Department of Psychology, University of Windsor.
Department of Physical Medicine and Rehabilitation, Harvard Medical School.
Psychol Assess. 2021 Jan;33(1):90-96. doi: 10.1037/pas0000958. Epub 2020 Oct 29.
To assess noncredible performance on the NIH Toolbox Cognitive Battery (NIHTB-CB), we developed embedded validity indicators (EVIs). Data were collected from 98 adults (54.1% female) as part of a prospective multicenter cross-sectional study at 4 mild traumatic brain injury (mTBI) specialty clinics. Traditional EVIs and novel item-based EVIs were developed for the NIHTB-CB using the Medical Symptom Validity Test (MSVT) as criterion. The signal detection profile of individual EVIs varied greatly. Multivariate models had superior classification accuracy. Failing ≥4 traditional EVIs at the liberal cutoff or ≥3 at the conservative cutoff produced a good combination of sensitivity (.57 to .61) and specificity (.92 to .94) to MSVT. Combining the traditional and item-based EVIs improved sensitivity (.65 to .70) at comparable specificity (.91 to .95). In conclusion, newly developed EVIs within the NIHTB-CB effectively discriminated between patients who passed versus failed the MSVT. Aggregating EVIs within the same category into validity composites improved signal detection over univariate cutoffs. Item-based EVIs improved classification accuracy over that of traditional EVIs. However, the marginal gains hardly justify the burden of extra calculations. The newly introduced EVIs require cross-validation before wide-spread research or clinical application. (PsycInfo Database Record (c) 2021 APA, all rights reserved).

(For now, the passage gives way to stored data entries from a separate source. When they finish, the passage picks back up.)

**src/rtl/rf_wb_arbiter_if.sv**
```systemverilog
`default_nettype none
// ============================================================================
// Module      : rf_wb_arbiter_if
// Description : Bundle of the WB-stage, MDU, hazard-lookup and register-file
//               write-port signals around the writeback arbiter.
// Revision    : 1.0 - initial release
// ============================================================================
interface rf_wb_arbiter_if;
   logic        pipe_we_i;
   logic [4:0]  pipe_addr_i;
   logic [31:0] pipe_data_i;
   logic        mdu_valid_i;
   logic [4:0]  mdu_addr_i;
   logic [31:0] mdu_data_i;
   logic        mdu_ready_o;
   logic [4:0]  rs_addr_i;
   logic [4:0]  rt_addr_i;
   logic        rs_pend_o;
   logic        rt_pend_o;
   logic        stall_o;
   logic        rf_we_o;
   logic [4:0]  rf_addr_o;
   logic [31:0] rf_data_o;

   // Arbiter side
   modport slave (
      input  pipe_we_i, pipe_addr_i, pipe_data_i,
      input  mdu_valid_i, mdu_addr_i, mdu_data_i,
      output mdu_ready_o,
      input  rs_addr_i, rt_addr_i,
      output rs_pend_o, rt_pend_o, stall_o,
      output rf_we_o, rf_addr_o, rf_data_o
   );

   // Pipeline / MDU / register-file side
   modport master (
      output pipe_we_i, pipe_addr_i, pipe_data_i,
      output mdu_valid_i, mdu_addr_i, mdu_data_i,
      input  mdu_ready_o,
      output rs_addr_i, rt_addr_i,
      input  rs_pend_o, rt_pend_o, stall_o,
      input  rf_we_o, rf_addr_o, rf_data_o
   );
endinterface
`default_nettype wire

```
**src/rtl/rf_wb_arbiter.sv**
```systemverilog
`default_nettype none
// ============================================================================
// Module      : rf_wb_arbiter
// Description : Shares the register-file write port between the pipeline WB
//               stage (priority) and a FIFO of MDU results. Kills stale queued
//               writes for WAW ordering, reports pending destinations and
//               raises a one-cycle stall when the FIFO starves.
// Revision    : 1.0 - initial release
// ============================================================================
module rf_wb_arbiter #(
   parameter int DEPTH      = 4,
   parameter int STARVE_MAX = 8
) (
   input  logic             clk_i,
   input  logic             rst_i,
   rf_wb_arbiter_if.slave   bus
);

   localparam int c_PW = $clog2(DEPTH);
   localparam int c_CW = $clog2(DEPTH + 1);
   localparam int c_SW = $clog2(STARVE_MAX + 1);

   logic [4:0]       r_addr [DEPTH];
   logic [31:0]      r_data [DEPTH];
   logic [DEPTH-1:0] r_valid;
   logic [DEPTH-1:0] r_kill;
   logic [c_PW-1:0]  r_wr_ptr;
   logic [c_PW-1:0]  r_rd_ptr;
   logic [c_CW-1:0]  r_count;
   logic [c_SW-1:0]  r_starve;
   logic             r_stall;
   logic             r_rf_we;
   logic [4:0]       r_rf_addr;
   logic [31:0]      r_rf_data;

   logic             w_full;
   logic             w_empty;
   logic             w_pipe_win;
   logic             w_pop;
   logic             w_push;
   logic             w_push_kill;
   logic             w_rs_hit;
   logic             w_rt_hit;
   logic [c_SW-1:0]  w_starve_inc;

   assign w_full       = (r_count == c_CW'(DEPTH));
   assign w_empty      = (r_count == '0);
   // While stalled the pipeline request is ignored; it is re-presented next cycle.
   assign w_pipe_win   = bus.pipe_we_i && !r_stall;
   assign w_pop        = !w_pipe_win && !w_empty;
   // Readiness uses the pre-pop full flag, so no push when full even if popping.
   assign w_push       = bus.mdu_valid_i && !w_full;
   // r0 results and results overtaken by a same-cycle pipe write enter dead.
   assign w_push_kill  = (bus.mdu_addr_i == 5'd0) ||
                         (w_pipe_win && (bus.mdu_addr_i == bus.pipe_addr_i));
   assign w_starve_inc = r_starve + c_SW'(1);

   assign bus.mdu_ready_o = !w_full;
   assign bus.stall_o     = r_stall;
   assign bus.rf_we_o     = r_rf_we;
   assign bus.rf_addr_o   = r_rf_addr;
   assign bus.rf_data_o   = r_rf_data;
   assign bus.rs_pend_o   = w_rs_hit && (bus.rs_addr_i != 5'd0);
   assign bus.rt_pend_o   = w_rt_hit && (bus.rt_addr_i != 5'd0);

   // Pending lookup: any live, non-killed entry matching the decode addresses.
   always_comb begin
      w_rs_hit = 1'b0;
      w_rt_hit = 1'b0;
      for (int i = 0; i < DEPTH; i++) begin
         if (r_valid[i] && !r_kill[i] && (r_addr[i] == bus.rs_addr_i)) w_rs_hit = 1'b1;
         if (r_valid[i] && !r_kill[i] && (r_addr[i] == bus.rt_addr_i)) w_rt_hit = 1'b1;
      end
   end

   // FIFO payload storage; only meaningful where r_valid is set.
   always_ff @(posedge clk_i) begin
      if (w_push) begin
         r_addr[r_wr_ptr] <= bus.mdu_addr_i;
         r_data[r_wr_ptr] <= bus.mdu_data_i;
      end
   end

   // FIFO control: pointers, occupancy, per-entry valid and kill flags.
   always_ff @(posedge clk_i or posedge rst_i) begin
      if (rst_i) begin
         r_wr_ptr <= '0;
         r_rd_ptr <= '0;
         r_count  <= '0;
         r_valid  <= '0;
         r_kill   <= '0;
      end else begin
         if (w_push) r_wr_ptr <= r_wr_ptr + c_PW'(1);
         if (w_pop)  r_rd_ptr <= r_rd_ptr + c_PW'(1);
         case ({w_push, w_pop})
            2'b10:   r_count <= r_count + c_CW'(1);
            2'b01:   r_count <= r_count - c_CW'(1);
            default: r_count <= r_count;
         endcase
         for (int i = 0; i < DEPTH; i++) begin
            if (w_push && (r_wr_ptr == c_PW'(i))) begin
               r_valid[i] <= 1'b1;
               r_kill[i]  <= w_push_kill;
            end else if (w_pop && (r_rd_ptr == c_PW'(i))) begin
               r_valid[i] <= 1'b0;
               r_kill[i]  <= 1'b0;
            end else if (w_pipe_win && r_valid[i] && (r_addr[i] == bus.pipe_addr_i)) begin
               r_kill[i]  <= 1'b1;
            end
         end
      end
   end

   // Registered write-port arbitration plus starvation counter and stall pulse.
   always_ff @(posedge clk_i or posedge rst_i) begin
      if (rst_i) begin
         r_rf_we   <= 1'b0;
         r_rf_addr <= '0;
         r_rf_data <= '0;
         r_starve  <= '0;
         r_stall   <= 1'b0;
      end else begin
         if (w_pipe_win) begin
            r_rf_we   <= (bus.pipe_addr_i != 5'd0);
            r_rf_addr <= bus.pipe_addr_i;
            r_rf_data <= bus.pipe_data_i;
         end else if (w_pop) begin
            r_rf_we   <= !r_kill[r_rd_ptr] && (r_addr[r_rd_ptr] != 5'd0);
            r_rf_addr <= r_addr[r_rd_ptr];
            r_rf_data <= r_data[r_rd_ptr];
         end else begin
            r_rf_we   <= 1'b0;
         end

         // Non-empty and not popping means the pipeline beat the FIFO.
         if (w_empty || w_pop) begin
            r_starve <= '0;
            r_stall  <= 1'b0;
         end else if (w_starve_inc == c_SW'(STARVE_MAX)) begin
            r_starve <= '0;
            r_stall  <= 1'b1;
         end else begin
            r_starve <= w_starve_inc;
            r_stall  <= 1'b0;
         end
      end
   end

endmodule
`default_nettype wire
```
**src/flat_wrapper.sv**
```systemverilog
// flat-port wrapper written by rule: the top's interface ports become plain ports
module rf_wb_arbiter_flat 
#(
   parameter int DEPTH      = 4,
   parameter int STARVE_MAX = 8
)
  (clk_i, rst_i, bus_pipe_we_i, bus_pipe_addr_i, bus_pipe_data_i, bus_mdu_valid_i, bus_mdu_addr_i, bus_mdu_data_i, bus_mdu_ready_o, bus_rs_addr_i, bus_rt_addr_i, bus_rs_pend_o, bus_rt_pend_o, bus_stall_o, bus_rf_we_o, bus_rf_addr_o, bus_rf_data_o);
  rf_wb_arbiter_if bus_i ();
  input  logic clk_i;
  input  logic rst_i;
  input wire logic [$bits(bus_i.pipe_we_i)-1:0] bus_pipe_we_i;
  input wire logic [$bits(bus_i.pipe_addr_i)-1:0] bus_pipe_addr_i;
  input wire logic [$bits(bus_i.pipe_data_i)-1:0] bus_pipe_data_i;
  input wire logic [$bits(bus_i.mdu_valid_i)-1:0] bus_mdu_valid_i;
  input wire logic [$bits(bus_i.mdu_addr_i)-1:0] bus_mdu_addr_i;
  input wire logic [$bits(bus_i.mdu_data_i)-1:0] bus_mdu_data_i;
  output wire logic [$bits(bus_i.mdu_ready_o)-1:0] bus_mdu_ready_o;
  input wire logic [$bits(bus_i.rs_addr_i)-1:0] bus_rs_addr_i;
  input wire logic [$bits(bus_i.rt_addr_i)-1:0] bus_rt_addr_i;
  output wire logic [$bits(bus_i.rs_pend_o)-1:0] bus_rs_pend_o;
  output wire logic [$bits(bus_i.rt_pend_o)-1:0] bus_rt_pend_o;
  output wire logic [$bits(bus_i.stall_o)-1:0] bus_stall_o;
  output wire logic [$bits(bus_i.rf_we_o)-1:0] bus_rf_we_o;
  output wire logic [$bits(bus_i.rf_addr_o)-1:0] bus_rf_addr_o;
  output wire logic [$bits(bus_i.rf_data_o)-1:0] bus_rf_data_o;
  assign bus_i.pipe_we_i = bus_pipe_we_i;
  assign bus_i.pipe_addr_i = bus_pipe_addr_i;
  assign bus_i.pipe_data_i = bus_pipe_data_i;
  assign bus_i.mdu_valid_i = bus_mdu_valid_i;
  assign bus_i.mdu_addr_i = bus_mdu_addr_i;
  assign bus_i.mdu_data_i = bus_mdu_data_i;
  assign bus_mdu_ready_o = bus_i.mdu_ready_o;
  assign bus_i.rs_addr_i = bus_rs_addr_i;
  assign bus_i.rt_addr_i = bus_rt_addr_i;
  assign bus_rs_pend_o = bus_i.rs_pend_o;
  assign bus_rt_pend_o = bus_i.rt_pend_o;
  assign bus_stall_o = bus_i.stall_o;
  assign bus_rf_we_o = bus_i.rf_we_o;
  assign bus_rf_addr_o = bus_i.rf_addr_o;
  assign bus_rf_data_o = bus_i.rf_data_o;
  rf_wb_arbiter #(.DEPTH(DEPTH), .STARVE_MAX(STARVE_MAX)) u_core (.clk_i(clk_i), .rst_i(rst_i), .bus(bus_i));
endmodule
```
**config.mk**
```make
export PLATFORM = sky130hd
export DESIGN_NAME = rf_wb_arbiter_flat
export DESIGN_NICKNAME = d
export VERILOG_FILES = /design/src/rtl/rf_wb_arbiter_if.sv /design/src/rtl/rf_wb_arbiter.sv /design/src/flat_wrapper.sv
export SDC_FILE = /design/constraint.sdc
export NUM_CORES = 1
export LEC_CHECK = 0
export CAP_MARGIN = 10
export CORE_MARGIN = 2
export CORE_UTILIZATION = 30
export DETAILED_ROUTE_END_ITERATION = 7
export PLACE_DENSITY = 0.46
export SYNTH_ARGS = -nofsm -noshare
export SYNTH_HDL_FRONTEND = slang
export SYNTH_SLANG_ARGS = --single-unit
```
**constraint.sdc**
```tcl
create_clock -name clk_i -period 6.8 [get_ports clk_i]
set_clock_uncertainty 0.15 [all_clocks]
set_input_delay 1.7 -clock clk_i [delete_from_list [all_inputs] [get_ports clk_i]]
set_output_delay 1.7 -clock clk_i [all_outputs]
set_load 0.005 [all_outputs]
```
==> flow_metrics.py <==
metrics = {
    "outcome": {
        "status": "finished, final reports clean",
    },
    "clock_tree": {
        "ctsResizeCount": 0,
        "cts_hold_buf": 0,
        "clock_latency_ns": 0.50,
        "tritoncts": "built",
        "cts_made_buffers": 23,
        "post_cts_buffers": 0,
        "htree_levels": 1,
        "clock_path_buffers": 3,
        "cts-root-buf": "clkbuf_16",
        "clkTransAtPathRegs_ns": 0.05,
        "clock_sinks": 206,
    },
    "logic_synthesis": {
        "synth_ff_type": "edfxtp_1",
        "yosys_warnings": 0,
        "ys_types": 32,
        "netlist_area_um2": 8960,
        "async_flop_share_pct": 28.2,
        "avgSynthCellArea_um2": 15.3,
        "synth_seq_cells": 206,
        "syn_nets": 686,
        "ys_seq_area_share_pct": 65.8,
        "synthCells": 587,
        "synth-edff-count": 148,
    },
    "timing": {
        "finalMaxSlewViolations": 0,
        "final_hold_viol_count": 0,
        "fin_crit_sh_pct": 79.7,
        "fin_ws_ns": 1.38,
        "setup_tns_ns": 0,
        "worst_slew_pin_slew_ns": 1.06,
        "rsz0062_at_grt": "no",
        "setup_viol": 0,
        "whs_ns": 0.320,
        "max_slew_margin_pct": 29.2,
        "clock.fmax_ghz": 0.185,
        "min_period_ns": 5.42,
    },
    "routing": {
        "wl_um": 22000,
        "routedWlPerCell_um": 19.6,
        "wl_met3_um": 1450,
        "met2WireLength_um": 10300,
        "vias": 5208,
        "maxUsedRoutingLayer": "met4",
        "vias_per_cell": 4.65,
        "drt_first_pass_iters": 4,
        "route.layer.met1.wl_um": 9680,
        "drc": 0,
        "ant_nets": 0,
        "drt-initial-drc-count": 296,
    },
    "critical_path": {
        "rrSetupSlack_ns": 4.34,
        "crit_path_frequent_cell": "clkdlybuf4s50_1",
        "rr_worst_depth": 5,
        "cp.arrival_ns": 3.57,
        "cp_cell_sequence": "clkdlybuf4s50_1 -> xnor2_1 -> nand4_1 -> nor3_1 -> nor4_1 -> a21oi_1 -> clkdlybuf4s50_1",
        "r2r-start": "u_core.r_count[0]$_DFFE_PP0P_",
        "worst_ep_required_time_ns": 4.95,
        "cp_slowest_cell": "clkdlybuf4s50_1",
        "worstSetupStartpointType": "input pin",
        "end_kind": "primary output",
        "crit_type": "input pin to primary output",
        "slowest_delay_ns": 0.62,
        "r2r_end": "u_core.r_data[2][6]$_DFFE_PP_",
        "cp_max_fo": 5,
    },
    "die": {
        "chipWidth_um": 177,
        "dieArea_um2": 31300,
        "rows": 63,
        "core_area_um2": 29600,
        "ios": 130,
        "die_y_um": 177,
        "start_util_pct": 30.3,
    },
    "hold_path": {
        "min_to": "u_core.r_starve[0]$_DFF_PP0_",
        "min_path_cells": 1,
        "hold_start": "u_core.r_starve[0]$_DFF_PP0_",
        "hold_path.class": "flop to flop",
    },
    "global_route": {
        "track_usage_pct": 14.2,
        "overflow": 0,
        "grt_pass1_vias": 5650,
        "grt_max_degree": 84,
        "grt_pass1_wl_um": 33600,
        "antenna_found_initial": 4,
    },
    "cells_and_area": {
        "area_delta_synth_final_pct": 26.9,
        "nets": 807,
        "drive_gt1_share_pct": 12.0,
    },
    "place": {
        "dp_hpwl_um": 14000,
        "pre_cts_ws_ns": 1.39,
        "gp_congestion": 0.853,
        "port_buffers": 129,
    },
    "pwr": {
        "ir_drop_v": 0.000159,
        "cellLeakagePower_nw": 4.19,
        "p_per_area_nw_per_um2": 382,
        "p_total_mw": 4.34,
    },
    "run": {
        "drv_cap": 0,
    },
}
## placed cells by master, fill, tap and decap left out, types with 5 or more instances in the layout
master | netlist | routed
edfxtp_1 | 148 | 148
clkdlybuf4s50_1 | 0 | 129
nand2_1 | 59 | 59
xnor2_1 | 57 | 57
dfrtp_1 | 58 | 56
o21ai_0 | 44 | 44
mux2i_1 | 42 | 42
mux4_2 | 36 | 36
clkbuf_16 | 0 | 24
xor2_1 | 15 | 15
nor3_1 | 12 | 12
nor2_1 | 12 | 12
nand4_1 | 12 | 12
ha_1 | 10 | 10
inv_1 | 14 | 9
clkinv_2 | 0 | 9
nand3_1 | 5 | 5
inv_2 | 0 | 5
buf_4 | 1 | 5
## area by class of cell
type	count	area, um^2
fill	2788	18200
inverter	14	52.6
multi-input combinational	329	2860
clock buffer	29	629
timing repair buffer	134	1330
tap	390	488
sequential	206	5900
clock inverter	13	104
antenna	4	10.0
## critical path, delay by kind of cell
kind | cells | cell delay [ns]
buffers and inverters | 2 | 1.13
xor gates and xnor gates | 1 | 0.18
AOI/OAI and AO/OA | 1 | 0.13
and+or+nand+nor | 3 | 0.42
## per-stage QoR
step	instances	cell area, um^2	util, %
5_1_grt	1116	11400	38.4
2_1_floorplan	587	8960	-
6_report	1119	11400	38.5
3_3_place_gp	1073	10600	35.9
3_5_place_dp	1073	10600	35.9
4_1_cts	1115	11400	38.4
## cells in the mapped netlist (2+ instances only)
cell,number,area (um^2)
mux4_2,36,811
buf_2,7,35.0
a21oi_1,4,20.0
mux2i_1,42,420
ha_1,10,125
edfxtp_1,148,4440
dfrtp_1,58,1450
nand2b_1,4,25.0
nand3_1,5,25.0
buf_1,2,7.51
mux4_1,2,52.6
inv_1,14,52.6
or4_1,3,22.5
xnor2_1,57,499
o21ai_0,44,220
xor2_1,15,131
or3_1,2,12.5
nor4_1,3,18.8
nand4_1,12,75.1
nor3_1,12,60.1
nand2_1,59,221
nor2_1,12,45.0
clkbuf_1,27,101
## worst max path at each step
stage | from | to | slack (ns) | depth (start not counted)
after global routing | bus_rt_addr_i[1] | bus_rt_pend_o | 1.24 | 7
after global placement | bus_rs_addr_i[2] | bus_rs_pend_o | 1.49 | 7
after floorplan | bus_rs_addr_i[1] | bus_rs_pend_o | 2.41 | 6
after CTS | bus_rs_addr_i[0] | bus_rs_pend_o | 1.37 | 7
final | bus_rs_addr_i[2] | bus_rs_pend_o | 1.38 | 7
after detailed placement | bus_rs_addr_i[0] | bus_rs_pend_o | 1.39 | 7
## routing by layer
| layer | GRT usage (%) | vias up |
|---|---|---|
| li1 | - | 2421 |
| met3 | 3.69 | 35 |
| met4 | 4.17 | 0 |
| met5 | 0 | - |
| met2 | 23.5 | 157 |
| met1 | 18.5 | 2595 |
## power breakdown
part	switching (mW)	leakage, nW	internal, mW
logic	0.662	1.76	0.655
registers	0.164	2.06	1.68
clock network	0.486	0.370	0.698
total	1.31	4.19	3.03
## registers in the layout, indices dropped and copies added, names as in the netlist
signal	count
u_core.bus.rf_addr_o	5
u_core.r_count	3
u_core.r_rd_ptr	2
u_core.r_addr	20
u_core.r_kill	4
u_core.bus.rf_data_o	32
u_core.r_wr_ptr	2
u_core.r_valid	4
u_core.bus.rf_we_o	1
u_core.bus.stall_o	1
u_core.r_starve	4
u_core.r_data	128
## cell families (layout without fill, tap and decap cells)
logic type,count (synthesis),after routing,synth area share [%]
adder cells (fa/ha/maj),11,11,1.62
flip-flops,206,206,65.8
AND/OR/NAND/NOR,115,115,5.85
other,0,4,0
buffers and inverters,52,190,2.40
XOR/XNOR,72,72,7.04
AO/OA/AOI/OAI,51,51,2.95
multiplexers,80,80,14.3
(Power assumes the default switching activity.)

为了评估 NIH 工具包认知电池(NIHTB-CB)上的不可信表现,我们开发了嵌入式有效性指标(EVIs)。数据来自 98 名成年人(54.1%为女性),作为 4 个轻度创伤性脑损伤(mTBI)专业诊所的前瞻性多中心横断面研究的一部分。使用医学症状效度测试(MSVT)作为标准,为 NIHTB-CB 开发了传统的 EVIs 和基于新项目的 EVIs。个体 EVIs 的信号检测特征差异很大。多变量模型具有更高的分类准确性。在宽松截止值下失败≥4 个传统 EVIs 或在保守截止值下失败≥3 个传统 EVIs 时,对 MSVT 的敏感性(.57 至.61)和特异性(.92 至.94)具有良好的组合。将传统和基于项目的 EVIs 相结合可提高敏感性(.65 至.70),同时保持特异性(.91 至.95)不变。总之,NIHTB-CB 中开发的新 EVIs 可有效区分通过和未通过 MSVT 的患者。将同一类别内的 EVIs 聚合到有效性综合指标中可提高比单变量截止值更好的信号检测。基于项目的 EVIs 提高了传统 EVIs 的分类准确性。然而,边际收益几乎不能证明额外计算的负担是合理的。新引入的 EVIs 需要在广泛研究或临床应用之前进行交叉验证。